This article was first published on BBC News
Glybera, a gene therapy which corrects errors in a person’s genetic code has been approved for commercial use in Europe for the first time.
The European Commission has given Glybera marketing authorisation, meaning it can be sold throughout the EU.
It is a gene therapy for a rare disease which leaves people unable to properly digest fats.
The manufacturers say it will be available next year.
Gene therapy has a simple premise. If there is a problem with part of a patient’s genetic code then change the code.
However, the field has been plagued with problems. Patients have developed leukaemia and in one trial in the US a teenager died.
In Europe and the US, the therapies are used only in research labs.
Glybera is used to treat lipoprotein lipase deficiency. One in a million people have damaged copies of a gene which is essential for breaking down fats.
It means fat builds up in the blood leading to abdominal pain and life-threatening inflammation of the pancreas (pancreatitis).
The only way to manage the condition is by having a very low-fat diet.
The therapy, developed by UniQure, uses a virus to infect muscle cells with a working copy of the gene.

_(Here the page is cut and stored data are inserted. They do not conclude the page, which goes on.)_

**src/hw/warp_isa_pkg.sv**
```systemverilog
package warp_isa_pkg;

    // major opcodes, anything else decodes as illegal
    typedef enum logic [6:0] {
        OP_LOAD   = 7'b0000011,
        OP_ALU_I  = 7'b0010011,
        OP_STORE  = 7'b0100011,
        OP_ALU_R  = 7'b0110011,
        OP_BRANCH = 7'b1100011
    } opcode_e;

    // funct3 codes
    localparam logic [2:0] F3_ADD = 3'b000;   // add/sub share it, bit 30 picks
    localparam logic [2:0] F3_SLL = 3'b001;
    localparam logic [2:0] F3_SLT = 3'b010;
    localparam logic [2:0] F3_XOR = 3'b100;
    localparam logic [2:0] F3_SR  = 3'b101;   // srl/sra, bit 30 picks
    localparam logic [2:0] F3_OR  = 3'b110;
    localparam logic [2:0] F3_AND = 3'b111;
    localparam logic [2:0] F3_B   = 3'b000;   // memory access sizes
    localparam logic [2:0] F3_H   = 3'b001;
    localparam logic [2:0] F3_W   = 3'b010;

    typedef enum logic [1:0] {
        EX_ALU,
        EX_LSU,
        EX_BR,
        EX_ILLEGAL
    } ex_type_e;

    // {bit 30 modifier, funct3}
    typedef enum logic [3:0] {
        ADD = {1'b0, F3_ADD},
        SUB = {1'b1, F3_ADD},
        SLL = {1'b0, F3_SLL},
        SLT = {1'b0, F3_SLT},
        XOR = {1'b0, F3_XOR},
        SRL = {1'b0, F3_SR},
        SRA = {1'b1, F3_SR},
        OR  = {1'b0, F3_OR},
        AND = {1'b0, F3_AND}
    } alu_op_e;

    // {store, funct3}
    typedef enum logic [3:0] {
        LB = {1'b0, F3_B},
        LH = {1'b0, F3_H},
        LW = {1'b0, F3_W},
        SB = {1'b1, F3_B},
        SH = {1'b1, F3_H},
        SW = {1'b1, F3_W}
    } mem_op_e;

    // alu view for EX_ALU and EX_BR, mem view for EX_LSU
    typedef union packed {
        alu_op_e alu;
        mem_op_e mem;
    } op_u;

endpackage

```
**src/hw/warp_pipe_pkg.sv**
```systemverilog
package warp_pipe_pkg;

    // warp id width stays 3 for any NUM_WARPS, so at most 8 warps
    localparam int WID_W   = 3;
    localparam int TMASK_W = 4;   // one bit per thread

    // record handed over by fetch
    typedef struct packed {
        logic [WID_W-1:0]   wid;
        logic [TMASK_W-1:0] tmask;
        logic [31:0]        pc;
        logic [31:0]        instr;
    } fetch_t;

    // record produced by the decoder and held in the instruction buffer
    typedef struct packed {
        logic [WID_W-1:0]       wid;
        logic [TMASK_W-1:0]     tmask;
        logic [31:0]            pc;
        warp_isa_pkg::ex_type_e ex_type;
        warp_isa_pkg::op_u      op;        // meaning depends on ex_type
        logic [4:0]             rd;
        logic [4:0]             rs1;
        logic [4:0]             rs2;
        logic [31:0]            imm;       // sign extended
        logic                   use_imm;   // second operand from imm
        logic                   wb;        // writes rd
    } decode_t;

endpackage

```
**src/hw/inst_decoder.sv**
```systemverilog
`timescale 1ns/1ns

module inst_decoder (
    input  logic                   clk,
    input  logic                   reset,
    input  logic                   fetch_valid,
    input  warp_pipe_pkg::fetch_t  fetch,
    output logic                   fetch_ready,
    output logic                   dec_valid,
    output warp_pipe_pkg::decode_t dec,
    input  logic                   dec_ready
);

    warp_pipe_pkg::decode_t dec_n;
    logic [2:0]             funct3;
    logic                   alu_mod_i;
    logic [31:0]            imm_i;
    logic [31:0]            imm_s;
    logic [31:0]            imm_b;

    assign funct3    = fetch.instr[14:12];
    assign alu_mod_i = (funct3 == warp_isa_pkg::F3_SR) && fetch.instr[30];   // only srai
    assign imm_i     = {{20{fetch.instr[31]}}, fetch.instr[31:20]};
    assign imm_s     = {{20{fetch.instr[31]}}, fetch.instr[31:25], fetch.instr[11:7]};
    assign imm_b     = {{19{fetch.instr[31]}}, fetch.instr[31:25], fetch.instr[11:7], 1'b0};

    always_comb begin
        dec_n.wid     = fetch.wid;
        dec_n.tmask   = fetch.tmask;
        dec_n.pc      = fetch.pc;
        dec_n.rd      = fetch.instr[11:7];
        dec_n.rs1     = fetch.instr[19:15];
        dec_n.rs2     = fetch.instr[24:20];
        dec_n.ex_type = warp_isa_pkg::EX_ILLEGAL;   // unknown opcodes still flow on
        dec_n.op.alu  = warp_isa_pkg::ADD;
        dec_n.imm     = '0;
        dec_n.use_imm = 1'b0;
        dec_n.wb      = 1'b0;
        case (fetch.instr[6:0])
            warp_isa_pkg::OP_ALU_R: begin
                dec_n.ex_type = warp_isa_pkg::EX_ALU;
                dec_n.op.alu  = warp_isa_pkg::alu_op_e'({fetch.instr[30], funct3});
                dec_n.wb      = 1'b1;
            end
            warp_isa_pkg::OP_ALU_I: begin
                dec_n.ex_type = warp_isa_pkg::EX_ALU;
                dec_n.op.alu  = warp_isa_pkg::alu_op_e'({alu_mod_i, funct3});
                dec_n.imm     = imm_i;
                dec_n.use_imm = 1'b1;
                dec_n.wb      = 1'b1;
            end
            warp_isa_pkg::OP_LOAD: begin
                dec_n.ex_type = warp_isa_pkg::EX_LSU;
                dec_n.op.mem  = warp_isa_pkg::mem_op_e'({1'b0, funct3});
                dec_n.imm     = imm_i;
                dec_n.use_imm = 1'b1;
                dec_n.wb      = 1'b1;
            end
            warp_isa_pkg::OP_STORE: begin
                dec_n.ex_type = warp_isa_pkg::EX_LSU;
                dec_n.op.mem  = warp_isa_pkg::mem_op_e'({1'b1, funct3});
                dec_n.imm     = imm_s;
                dec_n.use_imm = 1'b1;
            end
            warp_isa_pkg::OP_BRANCH: begin
                dec_n.ex_type = warp_isa_pkg::EX_BR;
                dec_n.op.alu  = warp_isa_pkg::alu_op_e'({1'b0, funct3});   // condition in low bits
                dec_n.imm     = imm_b;
            end
            default: begin
            end
        endcase
    end

    // single output register, refilled when empty or drained this cycle
    assign fetch_ready = !dec_valid || dec_ready;

    always_ff @(posedge clk) begin
        if (reset) begin
            dec_valid <= 1'b0;
        end else if (fetch_ready) begin
            dec_valid <= fetch_valid;
        end
        if (fetch_valid && fetch_ready) begin
            dec <= dec_n;
        end
    end

endmodule

```
**src/hw/instr_buffer.sv**
```systemverilog
`timescale 1ns/1ns

module instr_buffer #(
    parameter int NUM_WARPS = 4,
    parameter int IBUF_SIZE = 4
) (
    input  logic                            clk,
    input  logic                            reset,
    input  logic                            freeze,
    input  logic                            enq_valid,
    input  warp_pipe_pkg::decode_t          enq,
    output logic                            enq_ready,
    output logic                            deq_valid,
    output warp_pipe_pkg::decode_t          deq,
    input  logic                            deq_ready,
    output logic [warp_pipe_pkg::WID_W-1:0] next_wid
);

    localparam int WID_W = warp_pipe_pkg::WID_W;
    localparam int CNTW  = $clog2(IBUF_SIZE + 1);
    localparam int NWW   = $clog2(NUM_WARPS + 1);

    logic [NUM_WARPS-1:0][CNTW-1:0] q_cnt;
    logic [NUM_WARPS-1:0][CNTW-1:0] w_cnt;     // queued plus the presented one
    warp_pipe_pkg::decode_t         q_data [NUM_WARPS];
    logic [NUM_WARPS-1:0]           cand;      // warps with a queued entry
    logic [NUM_WARPS-1:0]           cur_oh;
    logic [NUM_WARPS-1:0]           enq_oh;
    logic [NUM_WARPS-1:0]           push;
    logic [NUM_WARPS-1:0]           pop;
    logic [NUM_WARPS-1:0]           sched_r;   // warps still due in this pass
    logic [NUM_WARPS-1:0]           sched_n;
    logic [NUM_WARPS-1:0]           eligible;
    logic [NUM_WARPS-1:0]           pick_oh;
    logic [NUM_WARPS-1:0]           active_r;
    logic [NUM_WARPS-1:0]           active_n;
    logic [NWW-1:0]                 num_active_r;
    logic                           warp_added;
    logic                           warp_removed;
    logic                           deq_valid_n;
    warp_pipe_pkg::decode_t         deq_n;
    logic                           enq_fire;
    logic                           load_en;
    logic                           stay;
    logic                           bypass;

    assign enq_fire = enq_valid && enq_ready;
    assign load_en  = !deq_valid || deq_ready;   // output slot free next cycle

    for (genvar w = 0; w < NUM_WARPS; w++) begin : g_warp
        assign cur_oh[w] = deq_valid && (deq.wid == WID_W'(w));
        assign enq_oh[w] = (enq.wid == WID_W'(w));
        assign cand[w]   = (q_cnt[w] != '0);
        assign w_cnt[w]  = q_cnt[w] + CNTW'(cur_oh[w]);
        assign push[w]   = enq_fire && enq_oh[w] && !bypass;

        warp_queue #(
            .DEPTH (IBUF_SIZE),
            .DATAW ($bits(warp_pipe_pkg::decode_t))
        ) u_queue (
            .clk      (clk),
            .reset    (reset),
            .push     (push[w]),
            .pop      (pop[w]),
            .data_in  (enq),
            .data_out (q_data[w]),
            .count    (q_cnt[w])
        );
    end

    always_comb begin
        enq_ready = 1'b0;
        for (int i = 0; i < NUM_WARPS; i++) begin
            if (enq_oh[i]) enq_ready = (w_cnt[i] < CNTW'(IBUF_SIZE));
        end
    end

    // keep the current warp while it is alone or frozen and has more queued
    assign stay = deq_valid && (freeze || (num_active_r == NWW'(1))) && |(cand & cur_oh);

    always_comb begin
        eligible = sched_r & cand;
        if (eligible == '0) begin
            eligible = cand;   // start a new pass from the valid warps
        end
        pick_oh = '0;
        for (int i = NUM_WARPS - 1; i >= 0; i--) begin
            if (eligible[i]) pick_oh = NUM_WARPS'(1) << i;   // lowest id wins
        end
        deq_valid_n = deq_valid;
        deq_n       = deq;
        pop         = '0;
        bypass      = 1'b0;
        if (load_en) begin
            if (stay || (cand != '0)) begin
                pop         = stay ? cur_oh : pick_oh;
                deq_valid_n = 1'b1;
                for (int i = 0; i < NUM_WARPS; i++) begin
                    if (pop[i]) deq_n = q_data[i];
                end
            end else begin
                bypass      = enq_fire;   // nothing queued, present the new record directly
                deq_valid_n = enq_fire;
                deq_n       = enq;
            end
        end
        sched_n = sched_r;
        if (load_en && deq_valid_n) begin
            for (int i = 0; i < NUM_WARPS; i++) begin
                sched_n[i] = (WID_W'(i) > deq_n.wid);
            end
        end
    end

    always_comb begin
        active_n = active_r;
        for (int i = 0; i < NUM_WARPS; i++) begin
            if (deq_valid && deq_ready && cur_oh[i] && (w_cnt[i] == CNTW'(1))) begin
                active_n[i] = 1'b0;
            end
            if (enq_fire && enq_oh[i]) active_n[i] = 1'b1;
        end
    end

    assign warp_added   = |(active_n & ~active_r);
    assign warp_removed = |(active_r & ~active_n);

    always_ff @(posedge clk) begin
        if (reset) begin
            deq_valid    <= 1'b0;
            sched_r      <= '0;
            active_r     <= '0;
            num_active_r <= '0;
        end else begin
            deq_valid <= deq_valid_n;
            sched_r   <= sched_n;
            active_r  <= active_n;
            if (warp_added && !warp_removed) begin
                num_active_r <= num_active_r + 1'b1;
            end else if (warp_removed && !warp_added) begin
                num_active_r <= num_active_r - 1'b1;
            end
        end
        deq <= deq_n;
    end

    assign next_wid = deq_n.wid;

endmodule

```
**src/hw/warp_issue_top.sv**
```systemverilog
`timescale 1ns/1ns

module warp_issue_top #(
    parameter int NUM_WARPS = 4,
    parameter int IBUF_SIZE = 4
) (
    input  logic                            clk,
    input  logic                            reset,
    input  logic                            fetch_valid,
    input  warp_pipe_pkg::fetch_t           fetch,
    output logic                            fetch_ready,
    input  logic                            freeze,
    output logic                            issue_valid,
    output warp_pipe_pkg::decode_t          issue,
    input  logic                            issue_ready,
    output logic [warp_pipe_pkg::WID_W-1:0] next_wid
);

    logic                   dec_valid;
    logic                   dec_ready;
    warp_pipe_pkg::decode_t dec;

    inst_decoder u_decoder (
        .clk         (clk),
        .reset       (reset),
        .fetch_valid (fetch_valid),
        .fetch       (fetch),
        .fetch_ready (fetch_ready),
        .dec_valid   (dec_valid),
        .dec         (dec),
        .dec_ready   (dec_ready)
    );

    instr_buffer #(
        .NUM_WARPS (NUM_WARPS),
        .IBUF_SIZE (IBUF_SIZE)
    ) u_ibuf (
        .clk       (clk),
        .reset     (reset),
        .freeze    (freeze),
        .enq_valid (dec_valid),
        .enq       (dec),
        .enq_ready (dec_ready),
        .deq_valid (issue_valid),
        .deq       (issue),
        .deq_ready (issue_ready),
        .next_wid  (next_wid)
    );

endmodule

```
**src/hw/warp_queue.sv**
```systemverilog
`timescale 1ns/1ns

module warp_queue #(
    parameter int DEPTH = 4,
    parameter int DATAW = 32
) (
    input  logic                       clk,
    input  logic                       reset,
    input  logic                       push,
    input  logic                       pop,
    input  logic [DATAW-1:0]           data_in,
    output logic [DATAW-1:0]           data_out,
    output logic [$clog2(DEPTH+1)-1:0] count
);

    localparam int ADDRW = $clog2(DEPTH);
    localparam int CNTW  = $clog2(DEPTH + 1);

    logic [DATAW-1:0] mem [DEPTH];
    logic [ADDRW-1:0] rd_ptr;
    logic [ADDRW-1:0] wr_ptr;
    logic [ADDRW-1:0] rd_next;
    logic [ADDRW-1:0] wr_next;
    logic             head_from_in;
    logic             head_from_mem;

    // wrap explicitly so DEPTH need not be a power of two
    assign rd_next = (rd_ptr == ADDRW'(DEPTH - 1)) ? '0 : rd_ptr + 1'b1;
    assign wr_next = (wr_ptr == ADDRW'(DEPTH - 1)) ? '0 : wr_ptr + 1'b1;

    // head slot takes the new word when the queue is, or is about to be, empty
    assign head_from_in  = push && ((count == '0) || ((count == CNTW'(1)) && pop));
    assign head_from_mem = pop && (count > CNTW'(1));

    always_ff @(posedge clk) begin
        if (reset) begin
            rd_ptr <= '0;
            wr_ptr <= '0;
            count  <= '0;
        end else begin
            if (push) begin
                wr_ptr <= wr_next;
            end
            if (pop) begin
                rd_ptr <= rd_next;
            end
            if (push && !pop) begin
                count <= count + 1'b1;
            end else if (pop && !push) begin
                count <= count - 1'b1;
            end
        end
        if (push) begin
            mem[wr_ptr] <= data_in;
        end
        if (head_from_in) begin
            data_out <= data_in;
        end else if (head_from_mem) begin
            data_out <= mem[rd_next];   // entry behind the head is already stored
        end
    end

endmodule

```
**config.mk**
```make
export PLATFORM = sky130hd
export DESIGN_NAME = warp_issue_top
export DESIGN_NICKNAME = d
export VERILOG_FILES = /design/src/hw/warp_isa_pkg.sv /design/src/hw/warp_pipe_pkg.sv /design/src/hw/inst_decoder.sv /design/src/hw/instr_buffer.sv /design/src/hw/warp_issue_top.sv /design/src/hw/warp_queue.sv
export SDC_FILE = /design/constraint.sdc
export NUM_CORES = 2
export LEC_CHECK = 0
export BUFFER_PORTS_ARGS = -buffer_cell sky130_fd_sc_hd__buf_2
export CORE_MARGIN = 1.5
export CORE_UTILIZATION = 50
export DETAILED_ROUTE_END_ITERATION = 7
export PLACE_DENSITY = 0.72
export RECOVER_POWER = 50
export SLEW_MARGIN = 20
export SYNTH_ARGS = -nofsm -noshare
export SYNTH_HDL_FRONTEND = slang
export SYNTH_SLANG_ARGS = --single-unit
```
**constraint.sdc**
```tcl
create_clock -name clk -period 8.7 [get_ports clk]
set_clock_uncertainty 0.1 [all_clocks]
set_input_delay 0.435 -clock clk [delete_from_list [all_inputs] [get_ports clk]]
set_output_delay 0.435 -clock clk [all_outputs]
set_load 0.005 [all_outputs]
```
==> metrics.txt <==
status finished with violations; failing checks DRC, capacitance limit, slew limit; DR iter-0 viols 4274; Synth async-reset ratio 0%; Initial Util between 50 and 60%; syn avg cell area 21.3 sq um; area fraction of the dominant cell type after synthesis between 70% and 80%; Final ANT Viol Nets 0; clock sinks approximately 1700; most common library cell in the layout ignoring fill and taps edfxtp_1; Post-CTS Resized 0; Detail Placement HPWL 79600 um; Worst EP arrival 7360 ps; RSZ-0062 raised after global routing no; DR top layer met5; Power Density about 320 nW/um^2; Tcrit/Tclk final slightly above 80%; FF+latch count, synth ~1700; max incr delay on CP roughly 1500 ps; initial antenna violation count 5; Layout area overhead 12.9%; Final Critical Period 7090 ps; # setup viols final 0; Worst IR Drop VDD 0.363 mV; syn_nets about 3200; Critical-path top delay cell clkbuf_1; setup bufs post-CTS 0; WL final about 150000 um; Die Width ~360 um; Post-synth EDFFs 1647; DR DRC count 7; H-tree Lvls 4; metal1 wirelength 60800 um; layout cells sized above 1 24.0%; CP Class flip-flop to flip-flop; Setup TNS 0 ps; first-pass GRT wire length 220000 um; DIE AREA 133000 sq um; required time worst endpoint about 9000 ps; Clock Tree Buf Depth 3; vias in the first global route roughly 32000; Synth cell types ~60; wire length on met2 72000 um; worst skew pair latency between 700 and 800 ps; Gate Count Post-Synth 3078; worst-path cell chain inv_1, ha_1, nor2b_1, o22ai_1, o21ai_0, mux2i_4, clkbuf_1, nand2_1, o21bai_4, buf_4; wire per inst around 29 um; Fin. Hold Viols 0; worst setup margin around 1600 ps; largest cells by area after synthesis edfxtp_1 76%, mux4_2 10%, mux2_1 2.7%; CTS tree done; biggest fanout along the worst timing path 55; class of the worst hold path input port to flip-flop; largest net degree at the start of global routing 57; Leak Pwr about 24 nW; Worst setup EP type flip-flop; fmax about 0.14 GHz; IO Port Bufs roughly 170; Root Buffer clkbuf_16; fin nets 3499; Vias 32400; Slew HR -106%; met3 WL about 15000 um; IO Count ~180; GRT Residual Overflow 0; CTS Hold Bufs 69; ys flop type edfxtp_1; Core Rows about 130; sequential area share after synthesis between 70% and 80%; Startpoint Class flip-flop; Max-cap violations 13; largest area contributor in the netlist edfxtp_1; CTS clk-pin slew, worst paths about 60 ps; Ys Warns 0; dpl ws around 2800 ps; core area 130000 sq um; gr usage total between 20% and 30%; gpl congestion approximately 0.8; commonest non-fill, non-tap cells in the layout 1647 x edfxtp_1, 301 x mux4_2, 162 x clkbuf_16, 156 x mux2_1, 134 x mux2_2; Slew @ Worst Pin roughly 3100 ps; Slew Limit Fails a little under 400; Mapped Area between 60000 and 70000 sq um; clock buffer count from CTS between 150 and 200; Initial DRT Pass Iterations 8; vias per inst 6.18; Die Span Y around 360 um
==> cell type report <==
class / count / area [sq um]
Inverter: 41 / 155
Fill cell: 9463 / 55900
Antenna cell: 1 / 2.50
Clock inverter: 85 / 759
Sequential cell: 1691 / 50300
Clock buffer: 196 / 4200
Timing Repair Buffer: 302 / 1890
Multi-Input combinational cell: 1177 / 14400
Tap cell: 1742 / 2180
==> registers in the layout, indices dropped and copies added, names as in the netlist <==
signal                          flops
u_ibuf.g_warp.u_queue.wr_ptr        8
u_ibuf.active_r                     4
u_ibuf.g_warp.u_queue.data_out    300
u_ibuf.g_warp.u_queue.rd_ptr        8
u_ibuf.g_warp.u_queue.count        12
u_ibuf.g_warp.u_queue.mem        1200
u_ibuf.sched_r                      4
u_ibuf.deq                         75
u_decoder.dec                      75
u_decoder.dec_valid                 1
u_ibuf.num_active_r                 3
u_ibuf.deq_valid                    1
==> worst max-delay path: cells and delay by family, from the launching register on <==
| kind | cells | cell delay, ps |
|---|---|---|
| mux | 1 | 410 |
| simple gates | 2 | 750 |
| buf+inv | 3 | 2600 |
| fa+ha+maj | 1 | 190 |
| compound gates | 3 | 2240 |
| flops | 1 | 360 |
==> logic make-up (layout without fill, tap and decap cells) <==
logic type      Yosys count  count (layout)  synth area share [%]
other cells               0               1                     0
buf+inv                 210             624                  1.50
flops                  1691            1691                  76.9
simple gates            254             254                  1.87
xor+xnor                 14              14                 0.187
mux                     605             605                  15.6
fa+ha+maj                52              52                 0.993
compound gates          252             252                  3.02
==> synthesized netlist by cell type, types with 10 or more instances <==
| cell type | count |
|---|---|
| nor2b_1 | 18 |
| a222oi_1 | 73 |
| buf_4 | 29 |
| mux2_1 | 156 |
| dfxtp_1 | 44 |
| ha_1 | 52 |
| a22oi_1 | 76 |
| mux4_2 | 301 |
| nand3_1 | 11 |
| o21ai_0 | 14 |
| inv_1 | 41 |
| and2_1 | 14 |
| nor2_1 | 50 |
| clkbuf_1 | 108 |
| a21oi_1 | 33 |
| buf_2 | 14 |
| nand2b_1 | 10 |
| mux2_2 | 134 |
| nand2_1 | 105 |
| xor2_1 | 14 |
| edfxtp_1 | 1647 |
| mux2i_1 | 12 |
| or3_1 | 10 |
==> routing by layer <==
| layer | global-route usage [%] | up-vias |
|---|---|---|
| met5 | 0 | - |
| met4 | 6.69 | 4 |
| met3 | 5.41 | 222 |
| met2 | 36.0 | 1778 |
| met1 | 32.6 | 17000 |
| li1 | - | 13400 |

The European Medicines Agency recommended the therapy was made available for the most severely ill patients earlier in 2012.
UniQure chief executive officer Jorn Aldag said: “The final approval of Glybera from the European Commission marks a major step forward in making gene therapies available not only for lipoprotein lipase deficiency, but also for a large number of rare diseases with a very high unmet medical need.”
The company said it would apply for regulatory approval in the US and Canada.
China was the first country to officially sanction a gene therapy.